* [Problem to solve]:
The word to find is "reset". Copy each line of the material that contains it.

* [Available data]:
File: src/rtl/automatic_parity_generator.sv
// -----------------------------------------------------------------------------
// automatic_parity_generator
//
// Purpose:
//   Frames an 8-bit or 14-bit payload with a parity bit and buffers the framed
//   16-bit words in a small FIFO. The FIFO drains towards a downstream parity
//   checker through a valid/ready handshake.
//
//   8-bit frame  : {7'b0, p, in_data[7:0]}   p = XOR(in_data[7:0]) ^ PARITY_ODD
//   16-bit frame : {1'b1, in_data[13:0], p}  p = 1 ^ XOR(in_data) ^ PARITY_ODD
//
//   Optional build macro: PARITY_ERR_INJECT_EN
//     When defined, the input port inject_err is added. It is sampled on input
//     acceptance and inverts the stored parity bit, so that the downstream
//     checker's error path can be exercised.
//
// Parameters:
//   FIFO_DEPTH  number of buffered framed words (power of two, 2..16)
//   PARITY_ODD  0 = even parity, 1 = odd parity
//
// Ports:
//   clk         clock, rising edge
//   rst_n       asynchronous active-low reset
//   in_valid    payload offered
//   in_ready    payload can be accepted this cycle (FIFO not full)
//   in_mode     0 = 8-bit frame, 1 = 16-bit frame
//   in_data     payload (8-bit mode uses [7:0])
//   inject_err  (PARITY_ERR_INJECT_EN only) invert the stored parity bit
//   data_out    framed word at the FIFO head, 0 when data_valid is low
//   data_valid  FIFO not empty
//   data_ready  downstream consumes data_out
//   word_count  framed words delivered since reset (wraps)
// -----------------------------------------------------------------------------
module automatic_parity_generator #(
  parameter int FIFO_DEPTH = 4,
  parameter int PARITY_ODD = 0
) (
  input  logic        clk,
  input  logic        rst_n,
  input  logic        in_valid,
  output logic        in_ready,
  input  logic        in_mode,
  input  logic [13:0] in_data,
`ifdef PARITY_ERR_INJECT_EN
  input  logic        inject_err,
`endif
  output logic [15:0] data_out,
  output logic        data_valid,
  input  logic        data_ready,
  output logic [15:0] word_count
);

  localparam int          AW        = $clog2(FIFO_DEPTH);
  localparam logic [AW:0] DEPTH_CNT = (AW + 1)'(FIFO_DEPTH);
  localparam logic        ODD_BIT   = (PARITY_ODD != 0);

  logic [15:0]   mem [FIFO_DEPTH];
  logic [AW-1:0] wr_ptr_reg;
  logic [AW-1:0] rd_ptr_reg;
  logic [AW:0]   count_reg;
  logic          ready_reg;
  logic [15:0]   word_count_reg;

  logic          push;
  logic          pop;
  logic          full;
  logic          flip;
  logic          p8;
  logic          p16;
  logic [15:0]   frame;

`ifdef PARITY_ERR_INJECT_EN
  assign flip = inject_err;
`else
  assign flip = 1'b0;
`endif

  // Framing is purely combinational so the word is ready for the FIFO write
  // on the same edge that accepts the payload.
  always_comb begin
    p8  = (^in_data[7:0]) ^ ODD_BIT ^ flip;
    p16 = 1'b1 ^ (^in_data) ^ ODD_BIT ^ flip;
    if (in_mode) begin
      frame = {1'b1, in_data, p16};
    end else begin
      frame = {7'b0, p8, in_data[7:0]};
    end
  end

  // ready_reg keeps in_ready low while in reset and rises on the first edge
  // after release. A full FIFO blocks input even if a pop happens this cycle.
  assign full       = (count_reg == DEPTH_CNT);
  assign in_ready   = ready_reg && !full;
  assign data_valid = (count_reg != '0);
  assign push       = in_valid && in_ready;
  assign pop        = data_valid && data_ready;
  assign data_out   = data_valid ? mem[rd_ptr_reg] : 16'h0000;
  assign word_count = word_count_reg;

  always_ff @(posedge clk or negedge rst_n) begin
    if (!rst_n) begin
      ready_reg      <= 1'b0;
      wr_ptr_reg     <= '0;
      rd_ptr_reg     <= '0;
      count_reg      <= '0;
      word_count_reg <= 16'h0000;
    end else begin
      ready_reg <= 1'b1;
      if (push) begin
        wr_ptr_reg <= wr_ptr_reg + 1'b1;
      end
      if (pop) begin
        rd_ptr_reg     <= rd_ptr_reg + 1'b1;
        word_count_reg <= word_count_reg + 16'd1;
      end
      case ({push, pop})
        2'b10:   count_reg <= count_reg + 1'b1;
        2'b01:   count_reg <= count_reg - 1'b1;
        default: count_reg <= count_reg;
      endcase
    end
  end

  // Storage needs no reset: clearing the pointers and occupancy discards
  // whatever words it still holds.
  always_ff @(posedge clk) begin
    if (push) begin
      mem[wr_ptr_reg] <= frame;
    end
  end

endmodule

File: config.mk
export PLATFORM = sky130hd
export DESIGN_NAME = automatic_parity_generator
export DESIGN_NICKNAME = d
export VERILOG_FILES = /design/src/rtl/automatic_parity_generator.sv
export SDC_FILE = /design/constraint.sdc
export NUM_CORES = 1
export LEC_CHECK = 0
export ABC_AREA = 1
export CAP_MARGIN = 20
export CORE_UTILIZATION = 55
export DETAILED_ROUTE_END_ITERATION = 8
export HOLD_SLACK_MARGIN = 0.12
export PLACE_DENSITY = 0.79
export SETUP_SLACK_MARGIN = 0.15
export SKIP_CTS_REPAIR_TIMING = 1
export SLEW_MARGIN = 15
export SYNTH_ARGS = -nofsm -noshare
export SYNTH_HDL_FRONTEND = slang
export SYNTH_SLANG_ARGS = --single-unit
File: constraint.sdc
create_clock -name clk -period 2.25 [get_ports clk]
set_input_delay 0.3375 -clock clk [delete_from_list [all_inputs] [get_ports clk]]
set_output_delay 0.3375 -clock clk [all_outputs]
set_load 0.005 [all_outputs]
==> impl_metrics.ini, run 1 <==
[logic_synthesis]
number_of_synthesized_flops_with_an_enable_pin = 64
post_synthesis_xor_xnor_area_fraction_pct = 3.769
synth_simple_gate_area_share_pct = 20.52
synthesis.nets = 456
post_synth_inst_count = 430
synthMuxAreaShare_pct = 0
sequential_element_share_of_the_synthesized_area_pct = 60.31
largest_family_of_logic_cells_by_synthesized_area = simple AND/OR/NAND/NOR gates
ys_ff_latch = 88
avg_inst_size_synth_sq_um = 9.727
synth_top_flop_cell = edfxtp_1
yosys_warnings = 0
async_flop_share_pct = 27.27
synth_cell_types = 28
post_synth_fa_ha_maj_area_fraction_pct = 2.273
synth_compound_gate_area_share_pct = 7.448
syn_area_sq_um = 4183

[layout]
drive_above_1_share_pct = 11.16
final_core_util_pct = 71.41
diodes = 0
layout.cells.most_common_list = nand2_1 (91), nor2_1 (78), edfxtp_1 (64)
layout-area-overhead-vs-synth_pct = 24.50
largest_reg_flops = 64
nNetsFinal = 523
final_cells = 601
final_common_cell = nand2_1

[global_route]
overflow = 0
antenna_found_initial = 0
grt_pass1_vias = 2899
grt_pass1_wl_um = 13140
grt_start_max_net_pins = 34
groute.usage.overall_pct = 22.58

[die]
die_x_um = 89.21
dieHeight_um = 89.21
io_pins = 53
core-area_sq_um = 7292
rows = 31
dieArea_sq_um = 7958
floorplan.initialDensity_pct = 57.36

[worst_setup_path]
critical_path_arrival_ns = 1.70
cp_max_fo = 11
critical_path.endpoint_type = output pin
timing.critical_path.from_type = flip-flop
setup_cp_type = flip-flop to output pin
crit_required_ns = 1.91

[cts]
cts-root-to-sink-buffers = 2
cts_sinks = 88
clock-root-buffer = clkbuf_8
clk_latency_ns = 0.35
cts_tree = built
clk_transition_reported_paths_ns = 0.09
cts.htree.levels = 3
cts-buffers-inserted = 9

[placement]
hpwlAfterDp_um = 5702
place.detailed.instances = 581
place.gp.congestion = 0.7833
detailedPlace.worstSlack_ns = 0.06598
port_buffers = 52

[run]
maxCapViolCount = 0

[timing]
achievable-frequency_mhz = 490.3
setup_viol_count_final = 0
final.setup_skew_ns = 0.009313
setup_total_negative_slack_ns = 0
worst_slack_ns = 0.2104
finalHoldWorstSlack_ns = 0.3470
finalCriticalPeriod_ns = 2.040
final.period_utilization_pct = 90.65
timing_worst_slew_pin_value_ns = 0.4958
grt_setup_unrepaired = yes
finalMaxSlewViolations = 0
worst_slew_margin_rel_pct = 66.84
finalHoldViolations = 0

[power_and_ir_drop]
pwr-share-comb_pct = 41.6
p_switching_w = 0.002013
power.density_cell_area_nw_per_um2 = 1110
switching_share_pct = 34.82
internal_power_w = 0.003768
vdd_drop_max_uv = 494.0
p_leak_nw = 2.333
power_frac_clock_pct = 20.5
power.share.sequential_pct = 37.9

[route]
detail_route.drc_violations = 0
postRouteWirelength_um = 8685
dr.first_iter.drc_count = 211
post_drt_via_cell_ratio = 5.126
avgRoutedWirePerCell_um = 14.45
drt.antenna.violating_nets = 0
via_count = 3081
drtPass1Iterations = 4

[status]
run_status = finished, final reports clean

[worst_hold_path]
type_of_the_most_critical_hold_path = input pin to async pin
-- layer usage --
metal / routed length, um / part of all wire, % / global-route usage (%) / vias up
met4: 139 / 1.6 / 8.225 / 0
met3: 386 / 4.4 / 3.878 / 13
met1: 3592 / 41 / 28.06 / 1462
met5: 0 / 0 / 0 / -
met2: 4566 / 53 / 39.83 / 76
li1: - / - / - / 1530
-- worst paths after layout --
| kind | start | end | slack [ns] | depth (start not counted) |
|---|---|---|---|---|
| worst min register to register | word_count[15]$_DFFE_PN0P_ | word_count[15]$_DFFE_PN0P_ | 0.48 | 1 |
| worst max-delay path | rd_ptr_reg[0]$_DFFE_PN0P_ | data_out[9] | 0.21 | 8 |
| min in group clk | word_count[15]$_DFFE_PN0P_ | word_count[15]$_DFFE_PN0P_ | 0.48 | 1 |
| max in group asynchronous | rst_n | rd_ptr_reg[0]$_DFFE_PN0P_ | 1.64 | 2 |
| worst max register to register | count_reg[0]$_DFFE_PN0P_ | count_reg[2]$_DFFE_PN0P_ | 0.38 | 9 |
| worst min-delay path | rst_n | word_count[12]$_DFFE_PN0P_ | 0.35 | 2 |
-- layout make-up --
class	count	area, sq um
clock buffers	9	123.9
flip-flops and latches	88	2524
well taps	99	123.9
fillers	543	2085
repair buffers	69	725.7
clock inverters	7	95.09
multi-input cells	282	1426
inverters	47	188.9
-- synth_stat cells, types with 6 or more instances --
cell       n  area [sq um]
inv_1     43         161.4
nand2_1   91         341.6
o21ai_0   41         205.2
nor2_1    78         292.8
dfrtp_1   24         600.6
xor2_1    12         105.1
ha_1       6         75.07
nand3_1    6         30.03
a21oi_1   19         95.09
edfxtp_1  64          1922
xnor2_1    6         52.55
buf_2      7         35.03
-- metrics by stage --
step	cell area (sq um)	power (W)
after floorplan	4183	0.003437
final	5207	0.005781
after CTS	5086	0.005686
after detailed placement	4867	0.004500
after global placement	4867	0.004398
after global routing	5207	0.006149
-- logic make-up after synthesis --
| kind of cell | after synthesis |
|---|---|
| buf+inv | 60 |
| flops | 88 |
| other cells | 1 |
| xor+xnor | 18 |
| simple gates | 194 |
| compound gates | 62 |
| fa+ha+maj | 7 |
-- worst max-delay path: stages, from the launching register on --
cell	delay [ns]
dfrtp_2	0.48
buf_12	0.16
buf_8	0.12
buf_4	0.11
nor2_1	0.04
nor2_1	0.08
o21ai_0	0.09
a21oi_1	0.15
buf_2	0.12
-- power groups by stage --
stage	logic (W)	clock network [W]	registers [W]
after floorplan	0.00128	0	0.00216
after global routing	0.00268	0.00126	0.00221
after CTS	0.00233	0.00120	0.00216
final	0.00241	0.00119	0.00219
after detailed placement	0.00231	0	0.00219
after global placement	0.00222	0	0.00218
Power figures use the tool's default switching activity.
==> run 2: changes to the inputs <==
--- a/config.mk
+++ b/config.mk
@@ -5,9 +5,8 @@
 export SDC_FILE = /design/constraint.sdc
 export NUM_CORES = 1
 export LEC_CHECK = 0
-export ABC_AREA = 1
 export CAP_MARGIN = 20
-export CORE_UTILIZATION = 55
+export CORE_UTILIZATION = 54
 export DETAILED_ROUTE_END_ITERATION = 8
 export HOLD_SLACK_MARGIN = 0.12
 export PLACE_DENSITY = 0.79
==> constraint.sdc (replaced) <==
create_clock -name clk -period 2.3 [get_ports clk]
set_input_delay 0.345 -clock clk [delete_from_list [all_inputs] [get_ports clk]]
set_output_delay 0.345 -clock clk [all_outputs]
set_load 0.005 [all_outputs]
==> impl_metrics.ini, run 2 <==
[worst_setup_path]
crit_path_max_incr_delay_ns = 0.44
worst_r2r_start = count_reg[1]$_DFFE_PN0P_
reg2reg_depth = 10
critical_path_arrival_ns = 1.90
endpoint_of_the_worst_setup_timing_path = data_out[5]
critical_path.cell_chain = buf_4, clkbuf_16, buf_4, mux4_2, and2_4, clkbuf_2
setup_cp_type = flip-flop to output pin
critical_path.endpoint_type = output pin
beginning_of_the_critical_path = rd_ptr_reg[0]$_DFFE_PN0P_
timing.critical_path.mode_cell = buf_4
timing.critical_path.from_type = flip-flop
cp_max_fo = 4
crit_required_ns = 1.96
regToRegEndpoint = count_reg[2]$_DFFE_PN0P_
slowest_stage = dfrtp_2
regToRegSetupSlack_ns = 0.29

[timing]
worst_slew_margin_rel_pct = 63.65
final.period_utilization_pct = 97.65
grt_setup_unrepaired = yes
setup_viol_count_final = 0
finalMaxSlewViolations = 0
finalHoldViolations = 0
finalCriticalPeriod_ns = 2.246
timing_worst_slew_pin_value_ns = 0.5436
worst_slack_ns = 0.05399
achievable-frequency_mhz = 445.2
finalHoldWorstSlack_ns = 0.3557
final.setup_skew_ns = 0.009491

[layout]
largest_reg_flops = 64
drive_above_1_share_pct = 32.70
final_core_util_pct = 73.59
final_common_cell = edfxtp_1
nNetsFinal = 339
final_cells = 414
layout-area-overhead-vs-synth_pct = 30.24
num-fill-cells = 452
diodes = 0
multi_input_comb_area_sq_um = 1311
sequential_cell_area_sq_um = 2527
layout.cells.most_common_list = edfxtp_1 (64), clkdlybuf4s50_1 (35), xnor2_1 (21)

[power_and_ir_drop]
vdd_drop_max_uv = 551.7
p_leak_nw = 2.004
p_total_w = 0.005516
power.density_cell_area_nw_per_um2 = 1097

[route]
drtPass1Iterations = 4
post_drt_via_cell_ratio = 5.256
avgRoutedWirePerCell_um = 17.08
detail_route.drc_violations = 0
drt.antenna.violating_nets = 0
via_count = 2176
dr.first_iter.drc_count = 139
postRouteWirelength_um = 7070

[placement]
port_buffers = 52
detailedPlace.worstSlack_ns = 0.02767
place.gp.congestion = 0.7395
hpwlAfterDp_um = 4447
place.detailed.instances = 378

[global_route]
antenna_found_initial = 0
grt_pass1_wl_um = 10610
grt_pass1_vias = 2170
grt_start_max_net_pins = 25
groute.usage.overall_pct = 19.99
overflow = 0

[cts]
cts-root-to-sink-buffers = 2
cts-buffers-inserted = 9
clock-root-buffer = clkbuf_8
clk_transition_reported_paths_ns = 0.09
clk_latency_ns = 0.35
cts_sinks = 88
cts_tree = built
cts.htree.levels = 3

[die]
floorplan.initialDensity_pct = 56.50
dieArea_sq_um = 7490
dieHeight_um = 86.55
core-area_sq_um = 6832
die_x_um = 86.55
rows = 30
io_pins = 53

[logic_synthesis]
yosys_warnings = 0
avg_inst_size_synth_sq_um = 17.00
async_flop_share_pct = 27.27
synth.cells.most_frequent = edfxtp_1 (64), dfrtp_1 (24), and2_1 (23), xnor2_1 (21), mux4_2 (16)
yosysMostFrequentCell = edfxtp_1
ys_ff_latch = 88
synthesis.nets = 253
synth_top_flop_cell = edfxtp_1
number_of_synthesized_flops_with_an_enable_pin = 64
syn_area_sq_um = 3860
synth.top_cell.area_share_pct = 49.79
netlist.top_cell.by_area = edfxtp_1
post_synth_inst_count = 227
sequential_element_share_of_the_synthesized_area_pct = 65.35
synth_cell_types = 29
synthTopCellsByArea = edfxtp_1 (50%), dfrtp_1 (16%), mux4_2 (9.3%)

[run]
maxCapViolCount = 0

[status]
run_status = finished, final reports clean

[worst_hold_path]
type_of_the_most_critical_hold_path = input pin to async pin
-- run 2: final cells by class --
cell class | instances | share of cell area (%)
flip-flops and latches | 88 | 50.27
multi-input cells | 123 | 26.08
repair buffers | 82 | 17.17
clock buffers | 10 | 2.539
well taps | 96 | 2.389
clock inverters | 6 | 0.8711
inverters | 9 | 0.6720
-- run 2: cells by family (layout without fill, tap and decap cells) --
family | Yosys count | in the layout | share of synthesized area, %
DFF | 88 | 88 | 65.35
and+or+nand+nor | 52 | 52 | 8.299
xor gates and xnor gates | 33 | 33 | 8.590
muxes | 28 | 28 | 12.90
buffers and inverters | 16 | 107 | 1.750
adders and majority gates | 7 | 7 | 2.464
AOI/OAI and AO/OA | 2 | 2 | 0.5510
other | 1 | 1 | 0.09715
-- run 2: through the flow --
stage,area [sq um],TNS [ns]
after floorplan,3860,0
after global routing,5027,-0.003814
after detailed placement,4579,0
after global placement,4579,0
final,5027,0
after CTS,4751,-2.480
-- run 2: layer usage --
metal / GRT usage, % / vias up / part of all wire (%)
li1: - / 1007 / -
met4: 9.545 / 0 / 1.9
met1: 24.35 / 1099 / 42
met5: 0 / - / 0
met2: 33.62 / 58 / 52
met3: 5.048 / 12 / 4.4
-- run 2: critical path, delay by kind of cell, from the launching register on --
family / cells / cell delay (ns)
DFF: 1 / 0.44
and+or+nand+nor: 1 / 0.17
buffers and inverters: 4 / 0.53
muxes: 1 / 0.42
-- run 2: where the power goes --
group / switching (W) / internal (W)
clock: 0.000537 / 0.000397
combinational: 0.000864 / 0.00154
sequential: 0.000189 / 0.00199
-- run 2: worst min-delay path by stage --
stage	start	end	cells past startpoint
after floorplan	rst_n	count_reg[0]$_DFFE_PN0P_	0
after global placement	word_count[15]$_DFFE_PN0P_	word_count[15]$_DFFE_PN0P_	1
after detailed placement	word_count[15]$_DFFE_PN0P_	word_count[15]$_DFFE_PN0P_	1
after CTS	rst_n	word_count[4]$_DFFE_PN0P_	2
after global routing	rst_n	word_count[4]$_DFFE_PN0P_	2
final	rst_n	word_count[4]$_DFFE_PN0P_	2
---
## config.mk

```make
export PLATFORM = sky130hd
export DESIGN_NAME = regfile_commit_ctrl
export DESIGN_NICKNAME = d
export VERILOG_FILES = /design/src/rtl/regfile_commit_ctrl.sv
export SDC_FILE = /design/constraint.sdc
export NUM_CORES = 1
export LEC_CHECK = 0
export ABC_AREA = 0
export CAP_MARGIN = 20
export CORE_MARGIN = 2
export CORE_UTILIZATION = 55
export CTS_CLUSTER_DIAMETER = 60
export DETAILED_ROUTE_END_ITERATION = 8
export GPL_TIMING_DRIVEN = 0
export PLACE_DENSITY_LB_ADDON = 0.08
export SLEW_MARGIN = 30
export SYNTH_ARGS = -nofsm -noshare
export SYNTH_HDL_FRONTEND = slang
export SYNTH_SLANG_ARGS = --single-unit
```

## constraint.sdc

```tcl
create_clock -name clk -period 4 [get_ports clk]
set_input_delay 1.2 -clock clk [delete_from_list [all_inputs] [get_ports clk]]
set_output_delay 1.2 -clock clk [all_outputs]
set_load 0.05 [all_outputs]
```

* [Output of the task]:
//   rst_n       asynchronous active-low reset
//   word_count  framed words delivered since reset (wraps)
  // ready_reg keeps in_ready low while in reset and rises on the first edge
  // Storage needs no reset: clearing the pointers and occupancy discards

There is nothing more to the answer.